(Beginning of Records shown)

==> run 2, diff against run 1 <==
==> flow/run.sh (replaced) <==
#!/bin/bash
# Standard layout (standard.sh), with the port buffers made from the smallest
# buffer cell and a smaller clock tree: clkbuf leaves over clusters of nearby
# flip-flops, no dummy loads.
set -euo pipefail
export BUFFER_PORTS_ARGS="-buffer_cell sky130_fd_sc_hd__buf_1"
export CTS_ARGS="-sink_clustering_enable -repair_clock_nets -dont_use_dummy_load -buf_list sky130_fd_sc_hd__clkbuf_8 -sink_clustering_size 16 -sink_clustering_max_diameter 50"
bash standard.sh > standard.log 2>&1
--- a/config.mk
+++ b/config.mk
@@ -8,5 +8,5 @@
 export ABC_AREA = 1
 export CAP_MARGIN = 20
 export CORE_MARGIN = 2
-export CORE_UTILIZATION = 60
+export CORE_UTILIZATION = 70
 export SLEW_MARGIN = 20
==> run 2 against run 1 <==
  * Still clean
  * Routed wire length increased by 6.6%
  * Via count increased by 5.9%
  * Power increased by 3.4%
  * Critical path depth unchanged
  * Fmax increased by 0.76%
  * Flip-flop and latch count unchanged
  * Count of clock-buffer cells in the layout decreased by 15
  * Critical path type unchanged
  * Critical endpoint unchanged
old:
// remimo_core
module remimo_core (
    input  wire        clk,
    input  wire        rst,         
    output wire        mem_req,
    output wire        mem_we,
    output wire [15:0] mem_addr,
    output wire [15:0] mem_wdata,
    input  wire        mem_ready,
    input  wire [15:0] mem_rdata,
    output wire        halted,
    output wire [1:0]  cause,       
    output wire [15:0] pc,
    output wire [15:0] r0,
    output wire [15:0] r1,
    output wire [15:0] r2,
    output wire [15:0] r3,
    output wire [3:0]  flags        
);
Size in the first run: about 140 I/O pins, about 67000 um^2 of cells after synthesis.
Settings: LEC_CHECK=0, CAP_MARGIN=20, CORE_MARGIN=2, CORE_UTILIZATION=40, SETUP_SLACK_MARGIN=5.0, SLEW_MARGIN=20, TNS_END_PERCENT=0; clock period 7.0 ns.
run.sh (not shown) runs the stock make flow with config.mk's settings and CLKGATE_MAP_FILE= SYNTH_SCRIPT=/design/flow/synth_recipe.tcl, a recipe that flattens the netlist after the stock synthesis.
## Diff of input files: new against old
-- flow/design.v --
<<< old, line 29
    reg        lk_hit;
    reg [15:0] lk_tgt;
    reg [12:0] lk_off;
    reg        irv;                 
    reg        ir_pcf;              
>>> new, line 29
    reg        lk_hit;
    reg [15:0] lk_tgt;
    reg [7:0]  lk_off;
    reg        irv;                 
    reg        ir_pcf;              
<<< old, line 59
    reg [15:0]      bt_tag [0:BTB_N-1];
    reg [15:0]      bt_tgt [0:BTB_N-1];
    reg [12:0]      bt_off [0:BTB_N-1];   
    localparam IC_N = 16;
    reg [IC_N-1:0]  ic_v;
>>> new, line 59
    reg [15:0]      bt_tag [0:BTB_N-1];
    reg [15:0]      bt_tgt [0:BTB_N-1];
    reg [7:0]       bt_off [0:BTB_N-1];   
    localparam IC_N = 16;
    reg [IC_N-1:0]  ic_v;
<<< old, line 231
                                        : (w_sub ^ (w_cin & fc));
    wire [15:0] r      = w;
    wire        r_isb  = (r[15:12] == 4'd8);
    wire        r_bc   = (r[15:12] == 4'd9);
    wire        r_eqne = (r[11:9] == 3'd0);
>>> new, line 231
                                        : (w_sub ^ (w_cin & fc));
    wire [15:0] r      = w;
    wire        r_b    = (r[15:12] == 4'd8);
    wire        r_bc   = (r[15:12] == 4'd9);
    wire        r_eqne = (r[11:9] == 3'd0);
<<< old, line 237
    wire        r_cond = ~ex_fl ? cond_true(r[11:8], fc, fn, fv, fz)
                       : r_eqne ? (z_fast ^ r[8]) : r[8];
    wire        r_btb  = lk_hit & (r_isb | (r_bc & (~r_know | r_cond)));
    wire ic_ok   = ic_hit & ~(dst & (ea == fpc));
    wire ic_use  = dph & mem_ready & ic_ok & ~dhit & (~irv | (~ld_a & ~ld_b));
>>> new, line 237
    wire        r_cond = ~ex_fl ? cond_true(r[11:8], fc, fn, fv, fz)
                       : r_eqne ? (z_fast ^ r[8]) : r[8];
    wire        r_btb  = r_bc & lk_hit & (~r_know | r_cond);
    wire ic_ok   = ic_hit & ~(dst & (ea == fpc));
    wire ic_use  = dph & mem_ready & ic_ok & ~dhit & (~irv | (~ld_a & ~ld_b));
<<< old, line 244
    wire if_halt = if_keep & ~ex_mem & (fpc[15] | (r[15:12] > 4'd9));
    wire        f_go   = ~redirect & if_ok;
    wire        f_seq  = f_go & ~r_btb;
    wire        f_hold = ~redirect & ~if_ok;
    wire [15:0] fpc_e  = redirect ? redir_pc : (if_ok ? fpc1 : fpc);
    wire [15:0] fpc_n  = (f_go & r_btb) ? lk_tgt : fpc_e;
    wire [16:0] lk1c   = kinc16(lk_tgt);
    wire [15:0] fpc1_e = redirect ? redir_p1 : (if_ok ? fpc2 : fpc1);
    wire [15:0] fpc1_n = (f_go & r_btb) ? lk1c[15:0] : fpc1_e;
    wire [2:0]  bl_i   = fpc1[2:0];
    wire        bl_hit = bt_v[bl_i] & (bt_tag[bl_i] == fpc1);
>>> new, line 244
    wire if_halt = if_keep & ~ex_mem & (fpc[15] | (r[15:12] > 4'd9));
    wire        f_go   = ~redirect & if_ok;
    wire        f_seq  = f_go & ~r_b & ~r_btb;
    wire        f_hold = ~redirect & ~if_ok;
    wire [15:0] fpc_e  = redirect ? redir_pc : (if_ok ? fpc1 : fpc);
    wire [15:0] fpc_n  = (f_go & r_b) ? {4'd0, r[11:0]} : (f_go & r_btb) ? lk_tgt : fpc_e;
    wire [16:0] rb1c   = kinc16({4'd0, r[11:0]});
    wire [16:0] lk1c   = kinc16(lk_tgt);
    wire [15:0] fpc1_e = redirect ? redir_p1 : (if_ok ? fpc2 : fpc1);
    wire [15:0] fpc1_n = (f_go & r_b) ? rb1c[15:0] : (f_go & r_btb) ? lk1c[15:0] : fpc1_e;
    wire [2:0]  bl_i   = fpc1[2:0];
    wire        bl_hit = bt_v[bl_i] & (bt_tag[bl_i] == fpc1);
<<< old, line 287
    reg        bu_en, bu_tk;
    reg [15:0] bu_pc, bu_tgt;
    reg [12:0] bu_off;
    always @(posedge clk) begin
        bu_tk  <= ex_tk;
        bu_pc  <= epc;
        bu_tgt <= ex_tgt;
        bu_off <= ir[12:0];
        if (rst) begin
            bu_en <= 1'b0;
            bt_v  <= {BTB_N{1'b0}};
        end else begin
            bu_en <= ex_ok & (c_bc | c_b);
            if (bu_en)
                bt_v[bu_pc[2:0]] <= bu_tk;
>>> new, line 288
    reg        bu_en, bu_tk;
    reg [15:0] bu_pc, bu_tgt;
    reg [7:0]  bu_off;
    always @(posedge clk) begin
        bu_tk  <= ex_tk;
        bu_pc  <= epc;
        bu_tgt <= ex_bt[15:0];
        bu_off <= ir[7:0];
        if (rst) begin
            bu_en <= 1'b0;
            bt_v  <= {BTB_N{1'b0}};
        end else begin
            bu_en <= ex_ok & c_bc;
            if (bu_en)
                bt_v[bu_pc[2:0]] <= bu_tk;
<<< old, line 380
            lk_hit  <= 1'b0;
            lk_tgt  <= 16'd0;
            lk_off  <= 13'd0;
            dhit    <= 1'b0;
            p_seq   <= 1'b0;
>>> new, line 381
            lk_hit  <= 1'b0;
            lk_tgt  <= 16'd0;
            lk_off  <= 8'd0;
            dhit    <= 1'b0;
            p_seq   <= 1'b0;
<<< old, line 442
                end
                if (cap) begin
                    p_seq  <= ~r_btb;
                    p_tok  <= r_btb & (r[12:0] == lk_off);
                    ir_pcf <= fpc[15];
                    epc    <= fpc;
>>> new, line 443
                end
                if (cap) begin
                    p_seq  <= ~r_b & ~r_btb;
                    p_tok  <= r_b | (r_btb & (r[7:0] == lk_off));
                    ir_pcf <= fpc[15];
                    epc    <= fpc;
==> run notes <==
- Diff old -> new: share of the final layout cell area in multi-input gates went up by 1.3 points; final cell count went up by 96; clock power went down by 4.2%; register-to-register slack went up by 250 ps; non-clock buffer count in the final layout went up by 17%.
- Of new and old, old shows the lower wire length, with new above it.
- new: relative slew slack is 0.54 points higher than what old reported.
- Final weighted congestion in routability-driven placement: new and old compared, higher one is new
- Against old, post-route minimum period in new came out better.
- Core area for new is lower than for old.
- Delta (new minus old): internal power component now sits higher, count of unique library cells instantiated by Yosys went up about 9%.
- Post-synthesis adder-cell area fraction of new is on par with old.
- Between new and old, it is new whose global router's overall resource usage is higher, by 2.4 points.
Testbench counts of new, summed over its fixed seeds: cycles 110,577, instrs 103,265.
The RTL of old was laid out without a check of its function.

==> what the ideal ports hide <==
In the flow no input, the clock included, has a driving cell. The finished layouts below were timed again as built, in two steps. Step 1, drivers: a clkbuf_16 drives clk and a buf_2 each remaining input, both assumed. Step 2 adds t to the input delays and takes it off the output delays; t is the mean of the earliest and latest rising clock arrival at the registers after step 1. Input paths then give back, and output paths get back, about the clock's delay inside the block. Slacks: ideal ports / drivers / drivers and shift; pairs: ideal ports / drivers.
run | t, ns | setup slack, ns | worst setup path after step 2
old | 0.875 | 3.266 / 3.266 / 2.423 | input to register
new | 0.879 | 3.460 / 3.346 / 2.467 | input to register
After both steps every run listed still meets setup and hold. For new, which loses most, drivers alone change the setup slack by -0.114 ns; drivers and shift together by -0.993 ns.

(End of Records shown)

Assignment> From the records above, print only the lines between the one holding "- Between new" and the one holding "what the ideal", inclusive, exactly as they stand.

Output of the task>
- Between new and old, it is new whose global router's overall resource usage is higher, by 2.4 points.
Testbench counts of new, summed over its fixed seeds: cycles 110,577, instrs 103,265.
The RTL of old was laid out without a check of its function.

==> what the ideal ports hide <==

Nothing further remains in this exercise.